Abstract

Fmoc-protected β-aminoethane sulfonylchlorides can be employed for efficient automated solid phase synthesis of β-peptidosulfonamides and β-peptidosulfonamide/β-peptide hybrids containing one or more β-peptidosulfonamide residues. Thus, Fmoc-protected β-aminoethane sulfonylchlorides 5a–c led to the hexa-β-peptidosulfonamide 9 and the nona-β-peptidosulfonamide 10. In addition, the β-peptidosulfonamide/β-peptide hybrids 13 and 16, consisting of six and nine β-residues, respectively, and containing a single β-peptidosulfonamide unit in the middle, as well as the peptidosulfonamide/β-peptide hybrid 15 with nine β-residues, including an N-terminal β-peptidosulfonamide residue, were synthesized by automated solid-phase synthesis.
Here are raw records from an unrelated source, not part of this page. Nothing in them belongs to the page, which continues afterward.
--- src/rtl/ldpc_phase_scheduler.sv ---
// ldpc_phase_scheduler
//   Central sequencer for the PE_BLOCK / CNU array of the LDPC decoder.
//
//   Each iteration is one VNU phase followed by one CNU phase. A phase is a
//   sweep of L addresses (RUN) and then a pipeline-drain window (DRAIN). After
//   MAX_ITER iterations the scheduler passes through a one-cycle SWAP state.
//   SWAP either starts the next frame by flipping the bank select rs, or
//   returns to IDLE when no frame is waiting.
//
//   Handshake: start and frame_ready are levels sampled on the rising edge.
//   A transfer happens only when the scheduler is in IDLE with start=1 and
//   frame_ready=1, or in SWAP with frame_ready=1. The transfer is reported
//   by frame_ack, a one-cycle pulse in the first VNU_RUN cycle of the new
//   frame, which is also the cycle in which rs shows the new bank.
//
//   All outputs are registered. The block computes the next state, the
//   counters and the output values together, and loads them in one always_ff.
//   state_dbg gives checkers a view of the FSM state.
//
//   Optional feature, enabled by defining the macro LDPC_EARLY_TERM_EN:
//   adds the input syndrome_ok. It is sampled on the last CNU_DRAIN cycle,
//   and a high value ends the frame early by going to SWAP.
module ldpc_phase_scheduler #(
  parameter int L          = 32,
  parameter int ADDR_WIDTH = 5,
  parameter int VNU_DELAY  = 4,
  parameter int CNU_DELAY  = 6,
  parameter int MAX_ITER   = 36,
  parameter int ITER_WIDTH = 6
) (
  input  logic                  clk,
  input  logic                  reset,
  input  logic                  start,
  input  logic                  frame_ready,
`ifdef LDPC_EARLY_TERM_EN
  input  logic                  syndrome_ok,
`endif
  output logic                  frame_ack,
  output logic                  vnu_en,
  output logic                  cnu_en,
  output logic                  ag_en,
  output logic                  ag_reset,
  output logic                  addr_valid,
  output logic [ADDR_WIDTH-1:0] addr,
  output logic                  rs,
  output logic [ITER_WIDTH-1:0] itr_count,
  output logic                  phase_done,
  output logic                  frame_done,
  output logic                  busy,
  output logic [2:0]            state_dbg
);

  typedef enum logic [2:0] {
    S_IDLE      = 3'd0,
    S_VNU_RUN   = 3'd1,
    S_VNU_DRAIN = 3'd2,
    S_CNU_RUN   = 3'd3,
    S_CNU_DRAIN = 3'd4,
    S_SWAP      = 3'd5
  } state_t;

  // The drain counter must be wide enough for the longer of the two drain windows.
  localparam int MAX_DELAY = (VNU_DELAY > CNU_DELAY) ? VNU_DELAY : CNU_DELAY;
  localparam int DW        = $clog2(MAX_DELAY + 1);

  localparam logic [ADDR_WIDTH-1:0] ADDR_LAST = ADDR_WIDTH'(L - 1);
  localparam logic [DW-1:0]         VNU_LAST  = DW'(VNU_DELAY - 1);
  localparam logic [DW-1:0]         CNU_LAST  = DW'(CNU_DELAY - 1);
  localparam logic [ITER_WIDTH-1:0] ITER_LAST = ITER_WIDTH'(MAX_ITER - 1);

  state_t                state, state_n;
  logic [ADDR_WIDTH-1:0] addr_n;
  logic [DW-1:0]         dcnt, dcnt_n;
  logic [ITER_WIDTH-1:0] itr_n;
  logic                  rs_n;
  logic                  ack_n;
  logic                  early_stop;
  logic                  run_n;
  logic                  phase_done_n;

`ifdef LDPC_EARLY_TERM_EN
  assign early_stop = syndrome_ok;
`else
  assign early_stop = 1'b0;
`endif

  assign state_dbg = state;

  // Next-state and counter logic: phase sequencing, address sweep, drain and iteration counting
  always_comb begin
    state_n = state;
    addr_n  = addr;
    dcnt_n  = dcnt;
    itr_n   = itr_count;
    rs_n    = rs;
    ack_n   = 1'b0;
    case (state)
      S_IDLE: begin
        if (start && frame_ready) begin
          state_n = S_VNU_RUN;
          addr_n  = '0;
          itr_n   = '0;
          rs_n    = ~rs;
          ack_n   = 1'b1;
        end
      end
      S_VNU_RUN: begin
        if (addr == ADDR_LAST) begin
          state_n = S_VNU_DRAIN;
          addr_n  = '0;
          dcnt_n  = '0;
        end else begin
          addr_n = addr + ADDR_WIDTH'(1);
        end
      end
      S_VNU_DRAIN: begin
        if (dcnt == VNU_LAST) begin
          state_n = S_CNU_RUN;
          addr_n  = '0;
        end else begin
          dcnt_n = dcnt + DW'(1);
        end
      end
      S_CNU_RUN: begin
        if (addr == ADDR_LAST) begin
          state_n = S_CNU_DRAIN;
          addr_n  = '0;
          dcnt_n  = '0;
        end else begin
          addr_n = addr + ADDR_WIDTH'(1);
        end
      end
      S_CNU_DRAIN: begin
        if (dcnt == CNU_LAST) begin
          // itr_count counts completed iterations, so during SWAP it shows the final total.
          itr_n = itr_count + ITER_WIDTH'(1);
          if ((itr_count == ITER_LAST) || early_stop) begin
            state_n = S_SWAP;
          end else begin
            state_n = S_VNU_RUN;
            addr_n  = '0;
          end
        end else begin
          dcnt_n = dcnt + DW'(1);
        end
      end
      S_SWAP: begin
        itr_n = '0;
        if (frame_ready) begin
          state_n = S_VNU_RUN;
          addr_n  = '0;
          rs_n    = ~rs;
          ack_n   = 1'b1;
        end else begin
          state_n = S_IDLE;
        end
      end
      default: begin
        state_n = S_IDLE;
        addr_n  = '0;
        dcnt_n  = '0;
        itr_n   = '0;
      end
    endcase
  end

  // Output decode from the next state, so the registered outputs line up with the state register
  always_comb begin
    run_n        = (state_n == S_VNU_RUN) || (state_n == S_CNU_RUN);
    phase_done_n = ((state_n == S_VNU_DRAIN) && (dcnt_n == VNU_LAST)) ||
                   ((state_n == S_CNU_DRAIN) && (dcnt_n == CNU_LAST));
  end

  // State, counter and output registers; reset returns the block to IDLE on bank 0
  always_ff @(posedge clk) begin
    if (!reset) begin
      state      <= S_IDLE;
      addr       <= '0;
      dcnt       <= '0;
      itr_count  <= '0;
      rs         <= 1'b0;
      frame_ack  <= 1'b0;
      vnu_en     <= 1'b0;
      cnu_en     <= 1'b0;
      ag_en      <= 1'b0;
      ag_reset   <= 1'b1;
      addr_valid <= 1'b0;
      phase_done <= 1'b0;
      frame_done <= 1'b0;
      busy       <= 1'b0;
    end else begin
      state      <= state_n;
      addr       <= addr_n;
      dcnt       <= dcnt_n;
      itr_count  <= itr_n;
      rs         <= rs_n;
      frame_ack  <= ack_n;
      vnu_en     <= (state_n == S_VNU_RUN) || (state_n == S_VNU_DRAIN);
      cnu_en     <= (state_n == S_CNU_RUN) || (state_n == S_CNU_DRAIN);
      ag_en      <= run_n;
      ag_reset   <= ~run_n;
      addr_valid <= run_n;
      phase_done <= phase_done_n;
      frame_done <= (state_n == S_SWAP);
      busy       <= (state_n != S_IDLE);
    end
  end

endmodule

--- config.mk ---
export PLATFORM = sky130hd
export DESIGN_NAME = ldpc_phase_scheduler
export DESIGN_NICKNAME = d
export VERILOG_FILES = /design/src/rtl/ldpc_phase_scheduler.sv
export SDC_FILE = /design/constraint.sdc
export NUM_CORES = 1
export LEC_CHECK = 0
export CAP_MARGIN = 20
export CORE_MARGIN = 2
export CORE_UTILIZATION = 45
export CTS_CLUSTER_DIAMETER = 30
export CTS_CLUSTER_SIZE = 25
export DETAILED_ROUTE_END_ITERATION = 8
export PLACE_DENSITY = 0.72
export SLEW_MARGIN = 20
export SYNTH_ARGS = -nofsm -noshare
export SYNTH_HDL_FRONTEND = slang
export SYNTH_SLANG_ARGS = --single-unit
--- constraint.sdc ---
create_clock -name clk -period 3.3 [get_ports clk]
set_clock_uncertainty 0.15 [all_clocks]
set_input_delay 0.495 -clock clk [delete_from_list [all_inputs] [get_ports clk]]
set_output_delay 0.495 -clock clk [all_outputs]
set_load 0.05 [all_outputs]
==> results.toml <==
[outcome]
status = "complete, no violations"

[finish]
area_growth_pct = 23.37
final_layout_size_suffix_gt1_frac = 0.06250
fillers = 255
fin_nets = 188
final_cells = 207
post-route-util = 0.5888
n_antenna_cell = 0

[die]
dieArea_sq_um = 3401
design.core.area_sq_um = 2781
core.rowCount = 19
start_util = 0.4773
ios = 28
fp.dieW_um = 58.32
die_h_um = 58.32

[placement]
port_buffers = 27
dp_hpwl_um = 2192
dpl.cell_count = 203
place.gp.congestion = 0.8317

[sta]
tns_ns = 0
tightest_slew_ns = 0.5022
finalMaxSlewViolations = 0
fmaxAchievable_mhz = 381.8
setup_viol_count_final = 0
hold_viol = 0
layout_min_cycle_time_ns = 2.619
finalCritPeriodShare = 0.7937
rsz0062_at_grt = "no"
max_slew_margin = 0.6642

[pwr]
power.leakage_nw = 0.5930
ir_drop_mv = 0.2768
power_density_nw_per_um2 = 386.4

[route]
avgViaCountPerCell = 5.744
vias = 1189
antenna_left = 0
drt-total-wl_um = 2867
drc_errors = 0
drt_iter0_drc = 47
drt-pass1-iter-count = 4
wl_per_cell_um = 13.85

[yosys]
synth_area_leaders = "dfxtp_1 (39%), ha_1 (6.6%), nor2_1 (5.1%)"
synthCells = 152
postSynth.asyncResetShare = 0
synth_area_sq_um = 1328
synth_common_cells = "dfxtp_1 (26), nor2_1 (18), nand2_1 (13)"
synth-seq-cells = 26
ys_types = 47
yosys.area.top_type = "dfxtp_1"
synth_top_area_share = 0.3921
synth_edf_count = 0
yosys_warnings = 0
synth_ff_type = "dfxtp_1"
syn-mean-instance-area_sq_um = 8.734
synth.most_common_cell = "dfxtp_1"
seq_area_frac_synth = 0.3921
synth.net_count = 163

[global_route]
grt_pass1_vias = 1128
grt_overflow = 0
grt_pass1_wl_um = 4850
antenna_found_initial = 0
grt_max_degree = 18
grtUsageTotal = 0.1803

[setup_path]
slowest_stage = "or4_4"
max_stage_delay_ns = 0.51
start_kind = "register"
crit_fanout = 6
r2r-end = "phase_done"
crit_chain = "ha_1, and3_1, ha_1, mux2_2, o21ai_1, a211oi_1, or4_4, a2111oi_4"
reg2reg_depth = 8
crit_required_ns = 3.39
arrival_ns = 2.70
cp_common_cell = "ha_1"
ff2ff_setup_slack_ns = 0.68
end_kind = "register"
r2r_start = "addr[0]"
worstSetupPathType = "register to register"

[clock_network]
clk_path_buf_depth = 2
postCtsSetupBuffers = 0
cts.sinks = 26
hold_buffers = 0
numCtsBuffers = 3
cts-resized-gates = 0
insertion_delay_ns = 0.32
path_clk_slew_ns = 0.15
tritoncts = "built"
clock_tree.htree_level_count = 1
root_buffer = "clkbuf_4"

[worst_hold_path]
whs_endpoint = "addr[4]"
hold_path_depth = 2
holdCritPathClass = "register to register"
hp-start = "addr[4]"

[run]
maxCapViolCount = 0
## area by class of cell
cell class / instances / area, sq um / area share
Clock buffer: 3 / 22.52 / 0.01375
Inverter: 7 / 26.28 / 0.01604
Timing Repair Buffer: 28 / 277.8 / 0.1696
Multi-Input combinational cell: 111 / 721.9 / 0.4408
Tap cell: 31 / 38.79 / 0.02368
Sequential cell: 26 / 520.5 / 0.3178
Clock inverter: 1 / 30.03 / 0.01833
## registers in the layout (all words and copies together), names as in the netlist, 3 cells and up
name / flops
dcnt: 3
state_dbg: 3
itr_count: 6
addr: 5
## layout by cell type (no fill, tap or decap), drive strengths merged, types with 2 or more instances in the layout
master         instances
dfxtp                 26
clkbuf                 3
xnor2                  4
ha                     7
and2                   2
a311oi                 2
or3b                   2
nor2b                  3
nand3                  4
nand2                 13
or3                    2
nor2                  18
or4                    2
inv                    7
nand2b                 3
clkdlybuf4s50         27
o21ai                  9
nand3b                 2
a21oi                 10
and3                   2
nor3                   6
## per-layer routing
metal	wire length (um)	GRT usage	vias to the layer above
met5	0	0	-
met4	39	0.06312	0
met3	160	0.02198	6
met2	1446	0.3258	42
met1	1220	0.2191	555
li1	-	-	586
## kinds of logic (layout without fill, tap and decap cells)
kind of cell             Yosys count  count (layout)  share of synthesized area
flip-flops                        26              26                     0.3921
AO/OA/AOI/OAI                     33              33                     0.1744
XOR/XNOR                           5               5                    0.03299
AND/OR/NAND/NOR                   65              65                     0.2620
adder cells (fa/ha/maj)            7               7                    0.06597
buffers and inverters             15              39                    0.06410
multiplexers                       1               1                   0.008482
## report_power, final
group / internal [mW] / switching, mW
sequential: 0.322 / 0.00779
combinational: 0.0296 / 0.0543
clock: 0.123 / 0.0967
## stage by stage
stage / area (sq um) / hold WS, ns / total power [mW] / setup slack (ns)
detailed placement: 1585 / 0.3448 / 0.4205 / 0.6781
global placement: 1585 / 0.3182 / 0.4202 / 0.6736
floorplan: 1328 / 0.4081 / 0.3968 / 0.5480
global route: 1638 / 0.4050 / 0.6559 / 0.4571
CTS: 1638 / 0.3668 / 0.6370 / 0.6476
finish: 1638 / 0.3625 / 0.6329 / 0.6809
## critical path: cells and delay by family (launching register included)
kind                       cells  cell delay [ns]
and+or+nand+nor                2             0.70
AOI/OAI and AO/OA              3             0.58
adders and majority gates      2             0.46
DFF                            1             0.38
muxes                          1             0.27
## worst max-delay path by stage
stage	from	to	slack (ns)	cells past startpoint
floorplan	addr[0]	phase_done	0.55	8
detailed placement	addr[0]	phase_done	0.68	8
global route	addr[0]	phase_done	0.46	8
finish	addr[0]	phase_done	0.68	8
global placement	addr[0]	phase_done	0.67	8
CTS	addr[0]	phase_done	0.65	8
No activity file was read; power rests on OpenSTA's default activity.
Both CD and NMR spectroscopic measurements did not indicate any helical secondary structure for 9 and 10. As was shown by CD-measurements, the β-peptidosulfonamide residue in the hybrids 13, 15, and 16 acts as a ‘helix breaker', especially when located in the middle of the hybrid chain (13 and 16), but, although to a lesser extent, also at the N-terminus.